I wanted to love this. Scottish accents! Directed by a woman! First female Pixar protagonist! Princess without a love interest!
The "progressiveness" hype reminded me a little of the "first Black princess" hype surrounding The Princess and the Frog. Unfortunately, while TPATF managed to stand on purely artistic merits - great songs, fantastic voice cast, ripping storyline, great banter - Brave's political correctness just made the film seem didactic and clunky.
The problem is, a feisty princess who doesn't want to do what she's told is hardly new. Back in the dark days of unenlightened Disney, Jasmine didn't want to be married off for political reasons; Ariel wanted to be free to live her own life; and both of them, in their own ways, found royal life constricting.

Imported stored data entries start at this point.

## src/rtl/access_sequencer.sv

```systemverilog
// -----------------------------------------------------------------------------
// access_sequencer
//   Sequences one credential attempt for the lock: collects 8 keypad digits
//   (4 username, 4 password), asks the credential checker for a compare,
//   counts rejected attempts, enforces a timed lockout after MAX_FAILS
//   rejections and re-locks automatically after an idle period once unlocked.
//
// Ports
//   clk, rst_n    system clock, asynchronous active-low reset
//   tick_en       1-cycle timebase strobe driving both timers
//   digit_valid   1-cycle strobe qualifying digit
//   digit         keypad value
//   clear         abort the entry in progress
//   lock_req      user re-lock request while unlocked
//   check_done    checker response strobe, check_ok qualifies it
//   check_req     compare request, held for the whole CHECK state
//   user_code     packed username, first digit in [15:12]
//   pass_code     packed password, first digit in [15:12]
//   input_count   digits accepted in this attempt (0..8)
//   locked        low only while UNLOCKED
//   lockout       high while in LOCKOUT
//   fail_pulse    1-cycle strobe per rejected attempt
//   fail_count    rejections since last success or lockout expiry
//   timer         remaining ticks in LOCKOUT/UNLOCKED, else 0
// -----------------------------------------------------------------------------
module access_sequencer #(
    parameter int MAX_FAILS      = 3,
    parameter int LOCKOUT_TICKS  = 30,
    parameter int AUTOLOCK_TICKS = 15,
    parameter int TIMER_W        = 8
) (
    input  logic               clk,
    input  logic               rst_n,
    input  logic               tick_en,
    input  logic               digit_valid,
    input  logic [3:0]         digit,
    input  logic               clear,
    input  logic               lock_req,
    input  logic               check_done,
    input  logic               check_ok,
    output logic               check_req,
    output logic [15:0]        user_code,
    output logic [15:0]        pass_code,
    output logic [3:0]         input_count,
    output logic               locked,
    output logic               lockout,
    output logic               fail_pulse,
    output logic [1:0]         fail_count,
    output logic [TIMER_W-1:0] timer
);

    localparam logic [1:0] ST_ENTRY    = 2'd0;
    localparam logic [1:0] ST_CHECK    = 2'd1;
    localparam logic [1:0] ST_UNLOCKED = 2'd2;
    localparam logic [1:0] ST_LOCKOUT  = 2'd3;

    localparam logic [TIMER_W-1:0] AUTO_LOAD  = TIMER_W'(AUTOLOCK_TICKS);
    localparam logic [TIMER_W-1:0] LOCK_LOAD  = TIMER_W'(LOCKOUT_TICKS);
    localparam logic [TIMER_W-1:0] TIMER_ONE  = TIMER_W'(1);
    localparam logic [1:0]         FAIL_LIMIT = 2'(MAX_FAILS);

    logic [1:0]         state, state_n;
    logic [15:0]        user_n, pass_n;
    logic [3:0]         count_n;
    logic [1:0]         fails_n;
    logic [1:0]         fails_inc;
    logic [TIMER_W-1:0] timer_n;
    logic               fail_n;
    logic               timer_last;

    assign fails_inc  = fail_count + 2'd1;
    // The tick seen at timer==1 is the one that expires the timer; <= also
    // keeps a zero-loaded timer from wrapping.
    assign timer_last = (timer <= TIMER_ONE);

    always_comb begin
        state_n = state;
        user_n  = user_code;
        pass_n  = pass_code;
        count_n = input_count;
        fails_n = fail_count;
        timer_n = timer;
        fail_n  = 1'b0;

        case (state)
            ST_ENTRY: begin
                timer_n = '0;
                if (clear) begin
                    // clear outranks a simultaneous digit, which is dropped
                    user_n  = '0;
                    pass_n  = '0;
                    count_n = '0;
                end else if (digit_valid) begin
                    if (input_count < 4'd4)
                        user_n = {user_code[11:0], digit};
                    else
                        pass_n = {pass_code[11:0], digit};
                    count_n = input_count + 4'd1;
                    if (input_count == 4'd7)
                        state_n = ST_CHECK;
                end
            end

            ST_CHECK: begin
                if (check_done) begin
                    user_n  = '0;
                    pass_n  = '0;
                    count_n = '0;
                    if (check_ok) begin
                        state_n = ST_UNLOCKED;
                        fails_n = '0;
                        timer_n = AUTO_LOAD;
                    end else begin
                        fail_n  = 1'b1;
                        fails_n = fails_inc;
                        if (fails_inc == FAIL_LIMIT) begin
                            state_n = ST_LOCKOUT;
                            timer_n = LOCK_LOAD;
                        end else begin
                            state_n = ST_ENTRY;
                        end
                    end
                end
            end

            ST_UNLOCKED: begin
                if (lock_req) begin
                    state_n = ST_ENTRY;
                    timer_n = '0;
                end else if (digit_valid) begin
                    // keypad activity counts as "not idle"; digit not stored
                    timer_n = AUTO_LOAD;
                end else if (tick_en) begin
                    if (timer_last) begin
                        state_n = ST_ENTRY;
                        timer_n = '0;
                    end else begin
                        timer_n = timer - TIMER_ONE;
                    end
                end
            end

            ST_LOCKOUT: begin
                count_n = '0;
                if (tick_en) begin
                    if (timer_last) begin
                        state_n = ST_ENTRY;
                        timer_n = '0;
                        fails_n = '0;
                    end else begin
                        timer_n = timer - TIMER_ONE;
                    end
                end
            end

            default: begin
                state_n = ST_ENTRY;
                user_n  = '0;
                pass_n  = '0;
                count_n = '0;
                timer_n = '0;
            end
        endcase
    end

    // Status flags are registered from the next state so they line up with
    // the state register rather than lagging it by a cycle.
    always_ff @(posedge clk or negedge rst_n) begin
        if (!rst_n) begin
            state       <= ST_ENTRY;
            check_req   <= 1'b0;
            user_code   <= '0;
            pass_code   <= '0;
            input_count <= '0;
            locked      <= 1'b1;
            lockout     <= 1'b0;
            fail_pulse  <= 1'b0;
            fail_count  <= '0;
            timer       <= '0;
        end else begin
            state       <= state_n;
            check_req   <= (state_n == ST_CHECK);
            user_code   <= user_n;
            pass_code   <= pass_n;
            input_count <= count_n;
            locked      <= (state_n != ST_UNLOCKED);
            lockout     <= (state_n == ST_LOCKOUT);
            fail_pulse  <= fail_n;
            fail_count  <= fails_n;
            timer       <= timer_n;
        end
    end

endmodule

```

Now, personality-wise, I happen to find Merida far more likeable than Jasmine or Ariel; but story-wise, her plight comes across as far more cliched and heavy-handed. Princesses have their hair brushed painfully! Princesses wear tight clothes! Princesses have to be graceful! We get it. It's not new.

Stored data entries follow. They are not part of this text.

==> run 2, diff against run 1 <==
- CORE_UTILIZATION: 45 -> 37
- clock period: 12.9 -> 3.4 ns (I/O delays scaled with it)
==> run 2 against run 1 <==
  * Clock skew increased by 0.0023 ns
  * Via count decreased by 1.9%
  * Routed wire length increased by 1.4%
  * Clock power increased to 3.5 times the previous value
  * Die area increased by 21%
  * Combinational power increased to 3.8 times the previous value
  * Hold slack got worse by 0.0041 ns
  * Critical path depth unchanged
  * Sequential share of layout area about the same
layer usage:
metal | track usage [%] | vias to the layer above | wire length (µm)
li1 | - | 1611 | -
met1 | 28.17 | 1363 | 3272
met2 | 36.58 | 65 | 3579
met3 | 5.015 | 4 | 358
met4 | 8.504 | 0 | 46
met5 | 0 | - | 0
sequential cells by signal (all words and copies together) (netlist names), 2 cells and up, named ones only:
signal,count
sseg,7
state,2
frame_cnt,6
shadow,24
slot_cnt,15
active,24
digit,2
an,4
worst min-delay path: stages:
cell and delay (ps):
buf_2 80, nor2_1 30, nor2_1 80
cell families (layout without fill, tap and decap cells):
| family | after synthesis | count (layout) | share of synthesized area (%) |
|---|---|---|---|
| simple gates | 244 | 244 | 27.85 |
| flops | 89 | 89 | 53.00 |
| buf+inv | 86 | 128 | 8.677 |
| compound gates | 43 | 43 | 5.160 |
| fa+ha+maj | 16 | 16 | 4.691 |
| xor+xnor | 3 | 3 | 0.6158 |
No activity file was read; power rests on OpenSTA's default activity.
===== src/flat_wrapper.sv =====
// flat-port wrapper written by rule: the top's interface ports become plain ports
module systolic_mac_array_flat 
#(
  parameter int DATA_W = 8,
  parameter int ACC_W  = 20,
  parameter int ROWS   = 3,
  parameter int COLS   = 3
)
  (clk_in, rst_in, bus_w_valid_in, bus_w_data_in, bus_f_valid_in, bus_f_data_in, bus_reload_in, bus_out_ready_in, bus_w_ready_out, bus_f_ready_out, bus_out_valid_out, bus_out_data_out, bus_state_out);
  systolic_mac_array_if #(.DATA_W(DATA_W), .ACC_W(ACC_W), .ROWS(ROWS), .COLS(COLS)) bus_i ();
  input  logic clk_in;
  input  logic rst_in;
  input wire logic [$bits(bus_i.w_valid_in)-1:0] bus_w_valid_in;
  input wire logic [$bits(bus_i.w_data_in)-1:0] bus_w_data_in;
  input wire logic [$bits(bus_i.f_valid_in)-1:0] bus_f_valid_in;
  input wire logic [$bits(bus_i.f_data_in)-1:0] bus_f_data_in;
  input wire logic [$bits(bus_i.reload_in)-1:0] bus_reload_in;
  input wire logic [$bits(bus_i.out_ready_in)-1:0] bus_out_ready_in;
  output wire logic [$bits(bus_i.w_ready_out)-1:0] bus_w_ready_out;
  output wire logic [$bits(bus_i.f_ready_out)-1:0] bus_f_ready_out;
  output wire logic [$bits(bus_i.out_valid_out)-1:0] bus_out_valid_out;
  output wire logic [$bits(bus_i.out_data_out)-1:0] bus_out_data_out;
  output wire logic [$bits(bus_i.state_out)-1:0] bus_state_out;
  assign bus_i.w_valid_in = bus_w_valid_in;
  assign bus_i.w_data_in = bus_w_data_in;
  assign bus_i.f_valid_in = bus_f_valid_in;
  assign bus_i.f_data_in = bus_f_data_in;
  assign bus_i.reload_in = bus_reload_in;
  assign bus_i.out_ready_in = bus_out_ready_in;
  assign bus_w_ready_out = bus_i.w_ready_out;
  assign bus_f_ready_out = bus_i.f_ready_out;
  assign bus_out_valid_out = bus_i.out_valid_out;
  assign bus_out_data_out = bus_i.out_data_out;
  assign bus_state_out = bus_i.state_out;
  systolic_mac_array #(.DATA_W(DATA_W), .ACC_W(ACC_W), .ROWS(ROWS), .COLS(COLS)) u_core (.clk_in(clk_in), .rst_in(rst_in), .bus(bus_i));
endmodule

The odd thing is, Pixar seemed to be aware of this - it was lampshaded when Merida's father, pretending to be her, made a hilarious falsetto speech about wanting to ride free with her hair blowing in the wind, shooting arrows off into the sunset. So why did they let the clunky dialogue pass?
Other underwhelming features of the movie included the humour, the encounter with the witch (jarringly out-of-place; its allusions to modern technology belong in a Shrek movie, not the dark, mythic world that was most of the movie), and the triplets.
That said, Brave had its high points. The animation was incredible (Merida's HAIR!) - from the trailer I was worried it would look too similar to How To Train Your Dragon, but it was head and shoulders above it in terms of detail and lushness. The designs of the tapestries, clothes and castle were nice. The will'o'the'wisps, despite looking very much like luminescent jellyfish, were pleasingly eerie. The gentle, character-based humour of Merida's mother struggling against her newly feral personality worked well (in contrast to the potty-humour of the male characters); and the subtlety of Mordu's involvement was nicely done. Also, while the songs didn't impress me much during the movie, they've grown on me since - "Into the Open Air" is a particularly nice little piece.
So no, I didn't hate it. It was telling to hear my daughter puzzling over who Merida married (because that's what princesses do, right?!), and asking why she didn't wear trousers; so perhaps it was more mind-blowing to a four-year-old than to me. And that's fair enough. But it's a shame Brave didn't knock both of our socks off, like The Incredibles and Up - both of which films managed to portray strong female characters without coming across like an undergrad Gender Studies project.